Setelah Tuannya masuk Rino memilih duduk sambil menunggu. Begitu juga dengan Tony, Agil, Dika, dan anak-anak buahnya. Namun mereka bertanya-tanya, karena mereka melihat Tuannya membawa tas Ransel.
Mereka pun menduga, kalau di dalam tas ransel Tuannya pasti sudah ada peralatan untuk bermain-main dengan calon korbannya.
.....
Jonathan telah masuk ke dalam ruangan. Di dalam ruangan itu terlihat ada tiga orang . Mereka adalah Linda, dan managernya, Alan. Dan satu lagi adalah Jimmy.
Mereka bertiga, kedua tangan, dan kedua kakinya terikat di kursi. Dan untuk mulutnya, juga dilakban. Jonathan berjalan mendekati mereka sambil ia tersenyum.
Perlahan warna pupil iris kedua mata Jonathan menjadi coklat gelap. Melihat Jonathan datang, mereka bertiga kaget bukan main. Terutama Jimmy, ia gemetaran ketakutan, karena sebelumnya ia sudah pernah mendapat perlakuan kasar oleh laki-laki itu.
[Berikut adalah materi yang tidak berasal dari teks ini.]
**src/rtl/asr_pkg.sv**
```systemverilog
package asr_pkg;

    ////////////////////////////////////////////////////////////////////////////
    // Geometry and clock
    localparam int ADDR_W        = 14;
    localparam int CLK_PERIOD_NS = 10;
    localparam int NUM_GRADES    = 3;
    localparam int SYNC_STAGES   = 2;
    localparam int TIMER_W       = 8;
    localparam int AGE_W         = 8;

    ////////////////////////////////////////////////////////////////////////////
    // Device timing per speed grade, in ns (index 0 is the fastest grade)
    localparam int T_ACC_NS [NUM_GRADES] = '{35, 45, 55};   // Address or select to data valid, max
    localparam int T_RC_NS  [NUM_GRADES] = '{35, 45, 55};   // Read cycle, min
    localparam int T_HZ_NS  [NUM_GRADES] = '{25, 25, 30};   // Select high to output released, max
    localparam int T_WC_NS  [NUM_GRADES] = '{35, 45, 55};   // Write cycle, min
    localparam int T_WP_NS  [NUM_GRADES] = '{20, 20, 25};   // Write strobe low, min
    localparam int T_EW_NS  [NUM_GRADES] = '{35, 45, 55};   // Select low to end of write, min
    localparam int T_AS_NS  [NUM_GRADES] = '{5, 5, 10};     // Address setup to strobe fall, min
    localparam int T_DW_NS  [NUM_GRADES] = '{15, 15, 20};   // Data setup to end of write, min
    localparam int T_DH_NS  [NUM_GRADES] = '{5, 5, 5};      // Data hold after select rises, min

    ////////////////////////////////////////////////////////////////////////////
    // Carriers and states
    typedef struct packed {
        logic              write;
        logic [ADDR_W-1:0] addr;
        logic              data;
    } asr_req_t;

    typedef struct packed {
        logic [ADDR_W-1:0] wordSelectLines;
        logic              selN;
        logic              wrN;
        logic              dIn;
    } asr_pins_t;

    typedef enum logic [2:0] {
        ASR_IDLE,
        ASR_RD_ACCESS,
        ASR_WR_SETUP,
        ASR_WR_PULSE,
        ASR_RECOVER
    } asr_state_t;

    // Least time to whole clock cycles, rounded up, never below one
    function automatic int asr_cyc_up(input int ns);
        int c;
        c = (ns + CLK_PERIOD_NS - 1) / CLK_PERIOD_NS;
        return (c < 1) ? 1 : c;
    endfunction : asr_cyc_up

endpackage : asr_pkg

```
**src/rtl/asr_host_ctrl.sv**
```systemverilog
`timescale 1ns/1ns
// Summary of operation
// - Host keeps each read address stable for at least one read cycle time.
// - Host holds select low one read cycle; address valid by select fall.
// - Host keeps the write strobe high throughout every read cycle.
// - Address changes only while select or write strobe is high.
// - Write strobe pulse lasts at least 20 or 25 ns within a write cycle.
// - Select and address precede the strobe rise by at least a write cycle.
// - Address is stable at least 5 or 10 ns before strobe falls.
// - Write data is valid 15 or 20 ns before strobe rises.
// - Address hold counts from whichever of select or strobe rises first.
// - In a select-ended write, strobe is low 20 or 25 ns before select rises.
// - In a select-ended write, data holds 5 ns after select rises.
module asr_host_ctrl
    import asr_pkg::*;
#(
    parameter int SPEED_GRADE = 0
) (
    input  wire logic     clk_sys,
    input  wire logic     rst_n,
    input  wire logic     reqValid,
    input  wire asr_req_t reqCmd,
    output logic          reqReady,
    output logic          rspValid,
    output logic          rspData,
    output asr_pins_t     devPins,
    input  wire logic     devQ
);

    ////////////////////////////////////////////////////////////////////////////
    // Cycle counts for the chosen grade
    localparam int CYC_ACC  = asr_cyc_up(T_ACC_NS[SPEED_GRADE]);
    localparam int CYC_RC   = asr_cyc_up(T_RC_NS[SPEED_GRADE]);
    localparam int CYC_HZ   = asr_cyc_up(T_HZ_NS[SPEED_GRADE]);
    localparam int CYC_WC   = asr_cyc_up(T_WC_NS[SPEED_GRADE]);
    localparam int CYC_WP   = asr_cyc_up(T_WP_NS[SPEED_GRADE]);
    localparam int CYC_EW   = asr_cyc_up(T_EW_NS[SPEED_GRADE]);
    localparam int CYC_AS   = asr_cyc_up(T_AS_NS[SPEED_GRADE]);
    localparam int CYC_DW   = asr_cyc_up(T_DW_NS[SPEED_GRADE]);
    localparam int CYC_DH   = asr_cyc_up(T_DH_NS[SPEED_GRADE]);
    // Read waits for access plus the pin synchroniser, never less than a read cycle
    localparam int CYC_RD   = (CYC_ACC + SYNC_STAGES > CYC_RC) ? CYC_ACC + SYNC_STAGES : CYC_RC;
    localparam int CYC_PW0  = (CYC_WP > CYC_DW) ? CYC_WP : CYC_DW;
    localparam int CYC_PW   = (CYC_PW0 > CYC_EW - CYC_AS) ? CYC_PW0 : CYC_EW - CYC_AS;
    localparam int CYC_WR_R = (CYC_DH > CYC_WC - CYC_AS - CYC_PW) ? CYC_DH : CYC_WC - CYC_AS - CYC_PW;

    localparam logic [TIMER_W-1:0] LD_RD    = TIMER_W'(CYC_RD - 1);
    localparam logic [TIMER_W-1:0] LD_RD_R  = TIMER_W'(CYC_HZ - 1);
    localparam logic [TIMER_W-1:0] LD_AS    = TIMER_W'(CYC_AS - 1);
    localparam logic [TIMER_W-1:0] LD_PW    = TIMER_W'(CYC_PW - 1);
    localparam logic [TIMER_W-1:0] LD_WR_R  = TIMER_W'(CYC_WR_R - 1);
    localparam logic [AGE_W-1:0]   AGE_MAX  = '1;
    localparam logic [AGE_W-1:0]   AGE_ONE  = AGE_W'(1);

    if (SPEED_GRADE < 0 || SPEED_GRADE >= NUM_GRADES) begin : g_bad_grade
        $error("asr_host_ctrl: unknown speed grade");
    end
    if (CYC_RD >= (1 << TIMER_W) || CYC_PW >= (1 << TIMER_W)) begin : g_bad_timer
        $error("asr_host_ctrl: timer too narrow for the chosen clock");
    end

    ////////////////////////////////////////////////////////////////////////////
    // Registers
    asr_state_t           stateReg,    stateNext;
    logic [TIMER_W-1:0]   timerReg,    timerNext;
    asr_pins_t            pinsReg,     pinsNext;
    logic                 readyReg,    readyNext;
    logic                 rspValidReg, rspValidNext;
    logic                 rspDataReg,  rspDataNext;
    logic                 qSync;
    logic                 timerDone;
    logic                 accept;

    // Device output is asynchronous to us; two flops before anything reads it
    asr_pin_sync #(
        .WIDTH  (1),
        .STAGES (SYNC_STAGES)
    ) u_q_sync (
        .clk_sys  (clk_sys),
        .rst_n    (rst_n),
        .pinAsync (devQ),
        .pinSync  (qSync)
    );

    // Decodes
    assign timerDone = (timerReg == '0);
    assign accept    = reqValid && readyReg;
    assign readyNext = (stateNext == ASR_IDLE);

    ////////////////////////////////////////////////////////////////////////////
    // Sequencer: every pin moves on a clock edge, so pin-to-pin times are whole cycles
    always_comb begin
        stateNext    = stateReg;
        timerNext    = timerDone ? timerReg : timerReg - TIMER_W'(1);
        pinsNext     = pinsReg;
        rspValidNext = 1'b0;
        rspDataNext  = rspDataReg;
        case (stateReg)
            ASR_IDLE: begin
                if (accept) begin
                    // Address and select move together: zero setup is allowed
                    pinsNext.wordSelectLines = reqCmd.addr;
                    pinsNext.selN            = 1'b0;
                    pinsNext.wrN             = 1'b1;   // Strobe high while address moves
                    if (reqCmd.write) begin
                        pinsNext.dIn = reqCmd.data;    // Data set up with the address
                        timerNext    = LD_AS;          // Address setup before strobe
                        stateNext    = ASR_WR_SETUP;
                    end else begin
                        timerNext = LD_RD;             // Access plus sync, at least a read cycle
                        stateNext = ASR_RD_ACCESS;
                    end
                end
            end
            ASR_RD_ACCESS: begin
                if (timerDone) begin
                    rspDataNext  = qSync;              // Sampled after access time
                    rspValidNext = 1'b1;
                    pinsNext.selN = 1'b1;              // Select held a full read cycle
                    timerNext    = LD_RD_R;            // Let the output float off
                    stateNext    = ASR_RECOVER;
                end
            end
            ASR_WR_SETUP: begin
                if (timerDone) begin
                    pinsNext.wrN = 1'b0;               // Store while both are low
                    timerNext    = LD_PW;              // Pulse width and select time
                    stateNext    = ASR_WR_PULSE;
                end
            end
            ASR_WR_PULSE: begin
                if (timerDone) begin
                    // Both rise on one edge; address and data hold past it
                    pinsNext.selN = 1'b1;
                    pinsNext.wrN  = 1'b1;
                    rspValidNext  = 1'b1;
                    timerNext     = LD_WR_R;           // Data hold and rest of write cycle
                    stateNext     = ASR_RECOVER;
                end
            end
            ASR_RECOVER: begin
                if (timerDone) begin
                    stateNext = ASR_IDLE;
                end
            end
            default: begin
                stateNext = ASR_IDLE;
            end
        endcase
    end

    // State and pin registers; idle pins leave the device in standby
    always_ff @(posedge clk_sys) begin
        if (!rst_n) begin
            stateReg    <= ASR_IDLE;
            timerReg    <= '0;
            pinsReg     <= '{wordSelectLines: '0, selN: 1'b1, wrN: 1'b1, dIn: 1'b0};
            readyReg    <= 1'b1;
            rspValidReg <= 1'b0;
            rspDataReg  <= 1'b0;
        end else begin
            stateReg    <= stateNext;
            timerReg    <= timerNext;
            pinsReg     <= pinsNext;
            readyReg    <= readyNext;
            rspValidReg <= rspValidNext;
            rspDataReg  <= rspDataNext;
        end
    end

    assign devPins  = pinsReg;
    assign reqReady = readyReg;
    assign rspValid = rspValidReg;
    assign rspData  = rspDataReg;

    ////////////////////////////////////////////////////////////////////////////
    // Pin age counters: cycles each pin value has stood, used only by the checks
    logic [AGE_W-1:0] addrAge;
    logic [AGE_W-1:0] dataAge;
    logic [AGE_W-1:0] selLowAge;
    logic [AGE_W-1:0] wrLowAge;

    always_ff @(posedge clk_sys) begin
        if (!rst_n) begin
            addrAge   <= '0;
            dataAge   <= '0;
            selLowAge <= '0;
            wrLowAge  <= '0;
        end else begin
            addrAge   <= (pinsNext.wordSelectLines != pinsReg.wordSelectLines) ? AGE_ONE :
                         (addrAge == AGE_MAX) ? addrAge : addrAge + AGE_ONE;
            dataAge   <= (pinsNext.dIn != pinsReg.dIn) ? AGE_ONE :
                         (dataAge == AGE_MAX) ? dataAge : dataAge + AGE_ONE;
            selLowAge <= pinsNext.selN ? '0 : (selLowAge == AGE_MAX) ? selLowAge : selLowAge + AGE_ONE;
            wrLowAge  <= pinsNext.wrN ? '0 : (wrLowAge == AGE_MAX) ? wrLowAge : wrLowAge + AGE_ONE;
        end
    end
endmodule : asr_host_ctrl

```
**src/rtl/asr_pin_sync.sv**
```systemverilog
`timescale 1ns/1ns
module asr_pin_sync
    import asr_pkg::*;
#(
    parameter int WIDTH  = 1,
    parameter int STAGES = SYNC_STAGES
) (
    input  wire logic             clk_sys,
    input  wire logic             rst_n,
    input  wire logic [WIDTH-1:0] pinAsync,
    output logic      [WIDTH-1:0] pinSync
);

    ////////////////////////////////////////////////////////////////////////////
    // Fewer than two stages would let a metastable level reach the logic
    if (STAGES < 2) begin : g_bad_stages
        $error("asr_pin_sync needs at least two stages");
    end

    logic [WIDTH-1:0] stageReg [STAGES];

    // Plain shift chain; only the next stage reads each stage
    always_ff @(posedge clk_sys) begin
        if (!rst_n) begin
            for (int i = 0; i < STAGES; i++) begin
                stageReg[i] <= '0;
            end
        end else begin
            stageReg[0] <= pinAsync;
            for (int i = 1; i < STAGES; i++) begin
                stageReg[i] <= stageReg[i-1];
            end
        end
    end

    assign pinSync = stageReg[STAGES-1];

endmodule : asr_pin_sync

```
Jonathan berdehem. "Ehem..!!"
"Apa kabar semuanya ?"
Jimmy dan Alan berontak, namun tidak bagi Linda. Jonathan terkekeh melihatnya, ia mendekati Linda. Ia segera meletakan tas ranselnya dan membukanya. Ia mengeluarkan beberapa botol kecil dan satu buah lakban dari dalam tasnya.
"Aku penasaran denganmu. Kamu ini perempuan macam apa ? Kenapa kamu berani mencari masalah denganku ?" kata Jonathan sinis.
Dengan kasar Jonathan melepaskan lakban yang menutupi mulut wanita itu. Linda tak peduli rasa sakitnya, ia bersuara. "Kamu ingin tau ? Karena aku sangat-sangat tidak menyukainya dan aku sangat menyukaimu."
"Wow..., Terimakasih kamu sudah menyukaiku. Namun sayang sekali, aku tidak menyukaimu, dan aku sudah menikah." jawab Jonathan dengan ekspresi terkejut yang ia buat-buat.
Linda justru tersenyum sinis. Dengan angkuhnya berkata. "Aku tidak peduli, apapun akan kulakukan demi mendapatkanmu, meski aku harus mencelakai istrimu."
"Kamu salah besar jika mencari masalah denganku." ucap Jonathan tersenyum sambil mengambil satu per satu botol yang letakan di lantai sebelumnya, lalu ia membuka tutup semua botol kecil itu.
"Kamu tau ini ?" ucap Jonathan sambil menunjukkan salah satu botol kecil yang ada di dalam genggaman telapak tangannya.
"Bon C4be ?" guman Linda heran, melihat botol bungkusan yang tertulis level 50.
Dengan kasar, Jonathan mencengkram dagu wanita itu. Secara paksa Jonathan memasukkan bubuk bon c4be berlevel 50 itu sekaligus.
Setelah satu botol sudah masuk semua ke dalam mulut Linda, dengan cepat Jonathan melakban kembali mulut Linda, agar bubuk pedas itu tidak dimuntahkan.